How To Create A Gluten And Dairy Free Diet
Need to know how to create a gluten and dairy free diet? Maintaining a diet free of gluten and dairy can oftentimes be tricky. Those who forego the intake of wheat and dairy products are often at a risk for developing deficiencies in nutrient areas like calcium, fiber, iron, zinc, magnesium, and vitamin D and B. Therefore, the real trick to maintaining a healthy diet free of gluten and dairy is finding loads of other foods jam packed with these nutrients. Here are a few ideas to get you started on your gluten and dairy free diet.
- Eat more almonds. Instead of going for a wheat-based product, try out breads made from almonds or other such nuts. Almonds are one of nature's best sources of vitamin E, and this is something you're going to need with a gluten and dairy free diet. Some grocery stores even carry milk derived from almonds that's also rich in calcium. Who would have thought that one nut could do so many things?
- Become acquainted with the world of rice.

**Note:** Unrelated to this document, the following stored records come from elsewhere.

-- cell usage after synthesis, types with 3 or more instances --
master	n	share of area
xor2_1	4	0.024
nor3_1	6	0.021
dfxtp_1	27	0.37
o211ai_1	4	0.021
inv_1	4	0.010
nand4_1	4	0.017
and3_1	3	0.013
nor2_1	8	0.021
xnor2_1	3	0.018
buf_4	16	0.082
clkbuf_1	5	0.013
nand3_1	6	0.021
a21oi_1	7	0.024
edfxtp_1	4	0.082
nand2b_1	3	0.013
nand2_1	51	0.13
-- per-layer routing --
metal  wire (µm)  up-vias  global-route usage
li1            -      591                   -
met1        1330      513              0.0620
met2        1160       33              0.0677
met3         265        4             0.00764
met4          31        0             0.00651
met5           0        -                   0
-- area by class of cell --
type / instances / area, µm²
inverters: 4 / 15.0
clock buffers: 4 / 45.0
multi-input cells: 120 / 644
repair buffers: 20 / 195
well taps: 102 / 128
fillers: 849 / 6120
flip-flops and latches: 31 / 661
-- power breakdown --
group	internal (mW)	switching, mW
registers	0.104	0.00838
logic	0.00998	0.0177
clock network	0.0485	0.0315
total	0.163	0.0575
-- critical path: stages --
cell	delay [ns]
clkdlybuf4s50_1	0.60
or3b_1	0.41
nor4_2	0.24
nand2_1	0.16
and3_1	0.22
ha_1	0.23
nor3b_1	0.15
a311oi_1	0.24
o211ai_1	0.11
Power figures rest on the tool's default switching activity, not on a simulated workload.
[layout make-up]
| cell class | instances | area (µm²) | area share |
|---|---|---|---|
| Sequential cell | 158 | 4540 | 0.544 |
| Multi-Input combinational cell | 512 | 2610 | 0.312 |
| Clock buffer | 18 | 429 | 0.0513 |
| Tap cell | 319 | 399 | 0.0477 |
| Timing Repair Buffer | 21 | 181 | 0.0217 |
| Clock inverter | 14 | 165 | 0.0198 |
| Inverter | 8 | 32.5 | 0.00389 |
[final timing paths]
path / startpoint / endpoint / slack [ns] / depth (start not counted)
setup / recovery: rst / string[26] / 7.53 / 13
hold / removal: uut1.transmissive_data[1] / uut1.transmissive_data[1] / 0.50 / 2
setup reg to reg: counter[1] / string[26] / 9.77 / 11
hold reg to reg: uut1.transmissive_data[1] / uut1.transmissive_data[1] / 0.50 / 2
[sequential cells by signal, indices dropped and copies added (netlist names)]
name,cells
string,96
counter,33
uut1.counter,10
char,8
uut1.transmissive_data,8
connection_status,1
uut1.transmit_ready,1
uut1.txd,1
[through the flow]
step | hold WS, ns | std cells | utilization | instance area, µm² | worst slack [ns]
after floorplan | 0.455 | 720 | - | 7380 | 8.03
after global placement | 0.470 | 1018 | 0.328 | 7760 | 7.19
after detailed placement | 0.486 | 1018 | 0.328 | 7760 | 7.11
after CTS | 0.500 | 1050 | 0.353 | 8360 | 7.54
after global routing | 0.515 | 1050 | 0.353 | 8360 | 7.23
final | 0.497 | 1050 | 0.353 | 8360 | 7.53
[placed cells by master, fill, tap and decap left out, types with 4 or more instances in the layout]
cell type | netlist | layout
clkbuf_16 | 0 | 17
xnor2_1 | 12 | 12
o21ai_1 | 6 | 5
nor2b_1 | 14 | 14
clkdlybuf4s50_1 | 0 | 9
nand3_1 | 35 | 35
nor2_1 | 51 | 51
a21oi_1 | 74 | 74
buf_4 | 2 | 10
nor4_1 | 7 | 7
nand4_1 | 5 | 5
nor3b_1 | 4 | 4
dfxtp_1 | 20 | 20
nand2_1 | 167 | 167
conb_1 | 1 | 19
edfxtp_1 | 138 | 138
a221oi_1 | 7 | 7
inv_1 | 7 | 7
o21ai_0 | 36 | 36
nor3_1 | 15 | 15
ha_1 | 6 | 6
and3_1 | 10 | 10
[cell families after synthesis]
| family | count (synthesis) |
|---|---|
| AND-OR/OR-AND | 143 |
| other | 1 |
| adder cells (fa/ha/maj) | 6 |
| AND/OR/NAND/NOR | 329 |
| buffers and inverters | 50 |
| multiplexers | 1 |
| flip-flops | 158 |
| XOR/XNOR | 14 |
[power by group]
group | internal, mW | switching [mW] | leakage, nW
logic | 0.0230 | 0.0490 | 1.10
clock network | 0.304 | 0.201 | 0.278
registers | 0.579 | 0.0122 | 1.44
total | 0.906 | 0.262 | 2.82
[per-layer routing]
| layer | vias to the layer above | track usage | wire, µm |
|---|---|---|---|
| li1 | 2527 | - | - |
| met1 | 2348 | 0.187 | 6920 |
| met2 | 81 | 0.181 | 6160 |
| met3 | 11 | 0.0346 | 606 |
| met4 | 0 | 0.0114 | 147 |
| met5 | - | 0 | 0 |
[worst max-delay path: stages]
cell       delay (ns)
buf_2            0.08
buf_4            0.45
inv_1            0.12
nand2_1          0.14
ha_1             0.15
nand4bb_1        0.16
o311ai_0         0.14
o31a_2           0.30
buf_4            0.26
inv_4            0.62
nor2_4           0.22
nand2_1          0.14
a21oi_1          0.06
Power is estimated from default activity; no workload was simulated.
**flow/run.sh**
```bash
#!/bin/bash
# OpenROAD 26Q1-2900-gdf79404cd8, Yosys 0.63+post, stock flow scripts
make -C /OpenROAD-flow-scripts/flow DESIGN_CONFIG=/design/flow/config.mk WORK_HOME=/design/flow/orfs finish
```
**flow/config.mk**
```make
export PLATFORM = sky130hd
export DESIGN_NAME = echo_mode
export DESIGN_NICKNAME = echo_mode
export VERILOG_FILES = /design/flow/design.v
export SDC_FILE = /design/flow/constraint.sdc
export NUM_CORES = 4
export LEC_CHECK = 1
export CORE_UTILIZATION = 30
```
**flow/design.v**
```verilog
`timescale 1ns / 1ps
module echo_mode(
input clk,
input rst,
input SW,
input rxd,
output txd,
output [7:0] word
);
reg connection_status = 0;
reg [9:0] counter = 0;
recieve uut3 (
		.rxd(rxd), 
		.clk(clk), 
		.rst(rst), 
		.word(word),
		.word_on_line(word_on_line)
);
transmit uut2 (
		.word(word), 
		.clk(clk), 
		.rst(rst),
		.connection_status(connection_status),
		.txd(txd),
		.transmit_ready(transmit_ready)
);
always @(posedge clk)
		if (!SW)
			begin
				if(word_on_line)			   
					begin
						connection_status = 1;
						counter = 0;
					end
				else if(transmit_ready && counter > 1)
					connection_status = 0;
				counter = counter + 1;
			end
endmodule
`timescale 1ns / 1ps
module recieve(
input rxd, 
input clk,
input rst, 
output [7:0] word,
output word_on_line);
reg [7:0] recieved_data_1 = 0;
reg [7:0] recieved_data = 0;
reg [3:0] counter = 0;
reg word_on_line = 0;
reg recieve_ready = 1;
always @(posedge clk)
begin		
	if (rst)
		begin
			recieved_data = 0;
			counter = 0;
			recieve_ready = 1;
			recieved_data_1 = 0;
			word_on_line = 0;
		end
	else if (counter == 8 && rxd == 1 && recieve_ready == 0)  
		begin
			recieved_data = recieved_data_1;
			counter = 0;
			recieve_ready = 1;
			word_on_line = 1;
		end
	else if(rxd == 0 && counter == 0 && recieve_ready == 1)  
		begin		
			recieve_ready = 0;
			word_on_line = 0;
		end
	else if(recieve_ready == 0 && counter < 8)  
		begin
			recieved_data_1 = recieved_data_1 >> 1;
			recieved_data_1[7] = rxd;
			counter = counter + 1;
			word_on_line = 0;
		end
	else
		word_on_line = 0;
	end
assign word = recieved_data;
endmodule
`timescale 1ns / 1ps
module transmit(
input [7:0] word, 
input clk, 
input rst, 
input connection_status,
output reg transmit_ready,
output reg txd);
reg [7:0] transmissive_data;
reg [9:0] counter = 0;
always @(posedge clk)
begin
	if (rst)
		begin
			txd = 1;
			counter = 0;
			transmissive_data = 0;
			transmit_ready = 1;
		end
	else if (connection_status)
		begin
			if (transmit_ready)
				begin
					transmissive_data = word;
					transmit_ready = 0;
				end
			else if (counter >= 10 && counter < 23)
				begin
					txd = 1;
					counter = counter + 1;
				end
			else if (counter == 23)
				begin 
					counter = 0;
					transmit_ready = 1;
					transmissive_data = 0;
				end
			else
				begin
					if(counter == 0)
						txd = 1;
					else if(counter == 1)
						txd = 0;
					else
						begin
							txd = transmissive_data[0];
							transmissive_data = transmissive_data >> 1;
						end
					counter = counter + 1;
				end
			end
		else
			begin
				txd = 1;
				counter = 0;
				transmit_ready = 1;
			end
end
endmodule
```
**flow/constraint.sdc**
```tcl
current_design echo_mode

set clk_period 3.1
set clk_io_pct 0.2

create_clock -name clk0 -period $clk_period [get_ports {clk}]

set non_clock_inputs [all_inputs -no_clocks]
set_input_delay [expr $clk_period * $clk_io_pct] -clock clk0 $non_clock_inputs
set_output_delay [expr $clk_period * $clk_io_pct] -clock clk0 [all_outputs]
```
==> qor.txt <==
DIE HEIGHT: 94.7 um
Final Setup Violations: 0
FP Util: 31.2%
GRT overflow: 0
final hold slack: 0.468 ns
most frequent cells in the layout: dfxtp_1 (42), nor2_1 (28), nand2_1 (24)
Post-synth seq share: 45.5%
Reg2Reg Setup Slack: 0.91 ns
ys cells: 271
post-route cell area: 0.00285 mm^2
Mapped Area: 0.00258 mm^2
area share, top type: 32.6%
clock share of power: 31.2%
Top Usage Layer GRT: met1
fmax: 456 MHz
IO Count: 13
WP data arrival: 2.39 ns
root buffer cell: clkbuf_8
Overall Power: 0.00121 W
Logic pwr share: 7.3%
worst path cell trace: ha_1, nor4bb_1, a311oi_1, o31ai_4, mux2_2
core area: 0.00826 mm^2
setup bufs post-CTS: 0
yosys stat chip area: 0.00258 mm^2
family with the most delay on the worst path: AND-OR/OR-AND gates
Slew HR: 46.8%
CP endpoint kind: flop
CTS buffer count: 5
worst-path maximum fanout: 8
First DRT Iteration DRCs: 53
Post-synth EDFFs: 11
Compound Share, Synth: 7.72%
Placer Congestion: 0.793
Placement Rows: 33
MUX area fraction: 9.28%
CP Depth: 5
status: completed
TritonCTS clock tree: done
initial antenna violation count: 0
setup TNS: 0 ns
CTS Buffer Depth: 2
switching power: 0.000291 W
Adder Share, Synth: 3.40%
share of post-route cells with drive strength above 1: 8.66%
H-Tree Level Count: 2
Post-CTS Hold Buffers: 0
Distinct lib cells used: 45
tool warnings: 29
Critical Path RT: 3.30 ns
Antenna Cells: 0
most used logic cell in the final layout: dfxtp_1
Initial DRT Pass Iterations: 4
Hold Crit Depth: 2
Fin. Hold Viols: 0
Reg2Reg Depth: 5
vias in the first global route: 1728
top cells by area: dfxtp_1 (33%), edfxtp_1 (13%), mux2i_1 (6.2%)
crit share post-route: 70.7%
Int Power: 0.000921 W
count of input and output buffers: 12
power per cell area: 425 mW/mm^2
clk latency of the worst-skew pair: 0.30 ns
placed cells: 374
chip area: 0.00896 mm^2
Post-Layout Cell Count: 382
Synth Area per Inst: 9.51 um^2
sequential share of power: 61.6%
area fraction in xor and xnor cells: 6.12%
vias per cell: 4.74
Max-Cap Viols: 0
post-CTS resize count: 0
ys flop type: dfxtp_1
Worst setup SP type: flop
Leak Pwr: 1.02 nW
Clock Sinks: 53
Slew Viols, Final: 0
peak supply drop: 0.176 mV
M2 GR Usage: 17.2%
Tmin final: 2.19 ns
global-route wire length before repair: 8270 um
Max stage delay on crit path: 0.47 ns
Routed WL: 4570 um
Placed Area: 0.00277 mm^2
largest net degree at the start of global routing: 38
skew final: 0.00289 ns
vias after detailed routing: 1809
GR Layer Usage met1: 18.7%
Buf/Inv on CP: 0
ys async rst share: 0%
Slew @ Worst Pin: 0.796 ns
simple-gate share of the synthesized area: 23.5%
Antenna Nets Post-Route: 0
Remaining DRCs: 0
Max stage delay cell, worst path: o31ai_4
top comb family, area: simple AND/OR/NAND/NOR gates
gr usage total: 11.6%
area grow syn2layout: 10.6%
Syn Inst Count: 271
clock transition at the registers of the reported paths: 0.09 ns
Ys Warns: 5
GR Layer Usage met3: 1.96%
WL per Instance: 12.0 um
HP Class: flop to flop
Die W: 94.7 um
worst setup path class: flop to flop
Yosys top cell by area: dfxtp_1
Detail Placement HPWL: 3040 um
Synth Register Bits: 53
Sw Share: 24.0%
RSZ-0062 raised after global routing: no
## final timing paths
path / endpoint / start
min reg2reg: uut3.recieved_data_1[0] / uut3.recieved_data_1[0]
min: uut3.recieved_data_1[0] / uut3.recieved_data_1[0]
max reg2reg: uut2.transmissive_data[4] / uut2.counter[1]
max: uut2.transmissive_data[4] / uut2.counter[1]
## worst reg2reg max path: cells and delay by family, from the launching register on
kind / cells / cell delay [ns]
AND-OR/OR-AND: 2 / 0.61
multiplexers: 1 / 0.39
AND/OR/NAND/NOR: 1 / 0.31
adder cells (fa/ha/maj): 1 / 0.33
flip-flops: 1 / 0.46
## synth_stat cells, types with 2 or more instances
cell type,number
dfxtp_1,42
nor2_1,28
nand2_1,24
nor3_1,17
mux2i_1,16
a21oi_1,13
edfxtp_1,11
inv_1,11
nor2b_1,11
xor2_1,11
clkbuf_1,9
ha_1,7
mux2_2,7
nand3_1,7
xnor2_1,7
nand4_1,6
nand2b_1,4
and3_1,3
buf_2,3
and3b_1,2
buf_1,2
nor4_1,2
o21ai_0,2
o21bai_1,2
o31ai_4,2
or3_1,2
or3b_2,2
## metal layers
metal / routed length [um] / share of wire [%]
met5: 0 / 0
met3: 184 / 4.0
met2: 1900 / 42
met1: 2430 / 53
met4: 54 / 1.2
## layout make-up
cell class / instances / area, um^2
Fill cell: 861 / 5410
Multi-Input combinational cell: 191 / 1290
Sequential cell: 53 / 1170
Timing Repair Buffer: 14 / 135
Tap cell: 105 / 131
Clock buffer: 6 / 72.6
Inverter: 11 / 41.3
Clock inverter: 2 / 10.0
## cell families (layout without fill, tap and decap cells)
family | Yosys count | in the layout
and+or+nand+nor | 116 | 116
DFF | 53 | 53
AOI/OAI and AO/OA | 27 | 27
buffers and inverters | 27 | 33
muxes | 23 | 23
xor gates and xnor gates | 18 | 18
adders and majority gates | 7 | 7
## sequential cells by signal, indices dropped and copies added (netlist names)
| register | count |
|---|---|
| uut3.recieved_data_1 | 8 |
| uut2.transmissive_data | 8 |
| uut3.counter | 4 |
| uut3.recieved_data | 8 |
| connection_status | 1 |
| uut3.word_on_line | 1 |
| counter | 10 |
| uut2.transmit_ready | 1 |
| uut3.recieve_ready | 1 |
| uut2.counter | 10 |
| uut2.txd | 1 |
## power groups by stage
stage     Sequential [W]  Combinational (W)  Clock, W
4_1_cts         0.000746          0.0000886  0.000396
5_1_grt         0.000750           0.000101  0.000427
6_report        0.000746          0.0000879  0.000378
## per-stage QoR
step / util, % / worst slack [ns]
floorplan: - / 1.17
global placement: 33.5 / 0.945
detailed placement: 33.5 / 0.920
CTS: 34.5 / 0.912
global route: 34.5 / 0.748
finish: 34.5 / 0.908
Power and IR drop assume default switching activity.
$ cat design/flow/design.v
`timescale 1ns / 1ps
`timescale 1ns / 1ps
module cp0(
	input wire clk,  
	input wire [4:0] debug_addr,  
	output reg [31:0] debug_data,  
	input wire [1:0] oper,  
	input wire [4:0] addr_r,  
	output reg [31:0] data_r,  
	input wire [4:0] addr_w,  
	input wire [31:0] data_w,  
	input wire rst,  
	input wire ir_en,  
	input wire ir_in,  
	input wire [31:0] ret_addr,  
	output wire jump_en,  
	output reg [31:0] jump_addr  
	);
localparam
	CP0_EPCR = 2,
	CP0_EHBR = 3;
localparam
	EXE_CP_NONE = 0,
	EXE_CP_STORE = 1,
	EXE_CP0_ERET = 2;
localparam
	PC_NEXT    = 0,
	PC_JUMP    = 1,
	PC_JR      = 2,
	PC_BEQ     = 4,
	PC_BNE     = 5;
localparam
	EXE_A_RS     = 0,
	EXE_A_SA     = 1,
	EXE_A_LINK   = 2,
	EXE_A_BRANCH = 3;
localparam
	EXE_B_RT     = 0,
	EXE_B_IMM    = 1,
	EXE_B_LINK   = 2,
	EXE_B_BRANCH = 3;
localparam
	EXE_ALU_ADD    = 0,
	EXE_ALU_SUB    = 1,
	EXE_ALU_SLT    = 2,
	EXE_ALU_LUI    = 3,
	EXE_ALU_AND    = 4,
	EXE_ALU_OR     = 5,
	EXE_ALU_XOR    = 6,
	EXE_ALU_NOR    = 7,
	EXE_ALU_SL     = 8,
	EXE_ALU_SR     = 9,
	EXE_ALU_B	   = 10;
localparam
	WB_ADDR_RD    = 0,
	WB_ADDR_RT    = 1,
	WB_ADDR_LINK  = 2;
localparam
	WB_DATA_ALU   = 0,
	WB_DATA_MEM   = 1;
localparam
	PC_RESET  = 32'h0000_0000;
localparam   
	INST_R          = 6'b000000,   
	R_FUNC_ADD      = 6'b100000,
	R_FUNC_ADDU     = 6'b100001,
	R_FUNC_SUB      = 6'b100010,
	R_FUNC_SUBU     = 6'b100011,
	R_FUNC_AND      = 6'b100100,
	R_FUNC_OR       = 6'b100101,
	R_FUNC_XOR      = 6'b100110,
	R_FUNC_NOR      = 6'b100111,
	R_FUNC_SLT      = 6'b101010,
	R_FUNC_SLTU     = 6'b101011,
	R_FUNC_SLL      = 6'b000000,
	R_FUNC_SRL      = 6'b000010,   
	R_FUNC_SRA      = 6'b000011,
	R_FUNC_SLLV     = 6'b000100,
	R_FUNC_SRLV     = 6'b000110,   
	R_FUNC_SRAV     = 6'b000111,
	R_FUNC_JR       = 6'b001000,
	INST_J          = 6'b000010,
	INST_JAL        = 6'b000011,
	INST_BEQ        = 6'b000100,
	INST_BNE        = 6'b000101,
	INST_ADDI       = 6'b001000,
	INST_ADDIU      = 6'b001001,
	INST_ANDI       = 6'b001100,
	INST_ORI        = 6'b001101,
	INST_XORI       = 6'b001110,
	INST_LUI        = 6'b001111,
	INST_SLTI       = 6'b001010,
	INST_SLTIU      = 6'b001011,
	INST_CP0        = 6'b010000,   
	CP_FUNC_MF     = 4'b0000,
	CP_FUNC_MT     = 4'b0100,
	CP0_CO_ERET     = 6'b011000,
	INST_LW         = 6'b100011,
	INST_SW         = 6'b101011;
localparam
	GPR_ZERO = 0,
	GPR_AT = 1,
	GPR_V0 = 2,
	GPR_V1 = 3,
	GPR_A0 = 4,
	GPR_A1 = 5,
	GPR_A2 = 6,
	GPR_A3 = 7,
	GPR_T0 = 8,
	GPR_T1 = 9,
	GPR_T2 = 10,
	GPR_T3 = 11,
	GPR_T4 = 12,
	GPR_T5 = 13,
	GPR_T6 = 14,
	GPR_T7 = 15,
	GPR_S0 = 16,
	GPR_S1 = 17,
	GPR_S2 = 18,
	GPR_S3 = 19,
	GPR_S4 = 20,
	GPR_S5 = 21,
	GPR_S6 = 22,
	GPR_S7 = 23,
	GPR_T8 = 24,
	GPR_T9 = 25,
	GPR_K0 = 26,
	GPR_K1 = 27,
	GPR_GP = 28,
	GPR_SP = 29,
	GPR_FP = 30,
	GPR_RA = 31;
	wire ir;
	reg ir_wait = 0, ir_valid = 1;
	reg eret = 0;
	reg [31:0] EHBR;
	reg [31:0] EPCR;
	initial begin
		EHBR = 0;
		EPCR = 0;
	end
	always @(posedge clk) begin
		if (rst)
			ir_wait <= 0;
		else if (ir_in)
			ir_wait <= 1;
		else if (eret)
			ir_wait <= 0;
	end
	always @(posedge clk) begin
		if (rst)
			ir_valid <= 1;
		else if (eret)
			ir_valid <= 1;
		else if (ir)
			ir_valid <= 0;  
	end
	assign ir = ir_en & ir_wait & ir_valid;
	assign jump_en = ir||eret; 
	always @(*) begin
		eret <= 0;
		jump_addr <= 0;
		if(ir)begin
			jump_addr <= EHBR;
		end
		else begin
			case(oper)
				EXE_CP_NONE: begin	 
					case(addr_r)
						CP0_EPCR: data_r <= EPCR;
						CP0_EHBR: data_r <= EHBR;
						default: data_r <= 0;
					endcase
				end				
				EXE_CP0_ERET: begin	 
					eret <= 1;
					jump_addr <= EPCR;
				end
				default:;
			endcase
		end
	end
	always @(posedge clk) begin
		if(ir)begin
			EPCR <= ret_addr;
		end
		else begin
			case(oper)
				EXE_CP_STORE: begin	 
					case(addr_w)
						CP0_EPCR: EPCR <= data_w;
						CP0_EHBR: EHBR <= data_w;
						default: ;
					endcase
				end
			endcase
		end
	end
endmodule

White rice, brown rice, red rice, black rice, long cut, rice-in-a-bag, eat it all! Rice is a good source of manganese and magnesium, and also has it's own fair share of iron and zinc mixed in. While you're at it, you might as well pick up some rice milk and master the gluten and dairy free diet in one swoop!
- Add gluten-free flours to your intake. These include potato, soy, rice, flax and corn, just to name a few. You can find gluten-free flours prepared in almost any way imaginable, and loaded with the nutrients you would otherwise be missing. Most gluten-free flour foods even taste like their wheat counterparts, so you might not even be able to tell the difference between your old and new dietary choices!
Maintaining a gluten and dairy free diet may sound like a daunting task, but if you know where to go for the foods you need, you'll automatically be ahead of the game. Check out your local grocery store's health food section and you may be surprised at how easy maintaining a gluten and dairy free diet really is.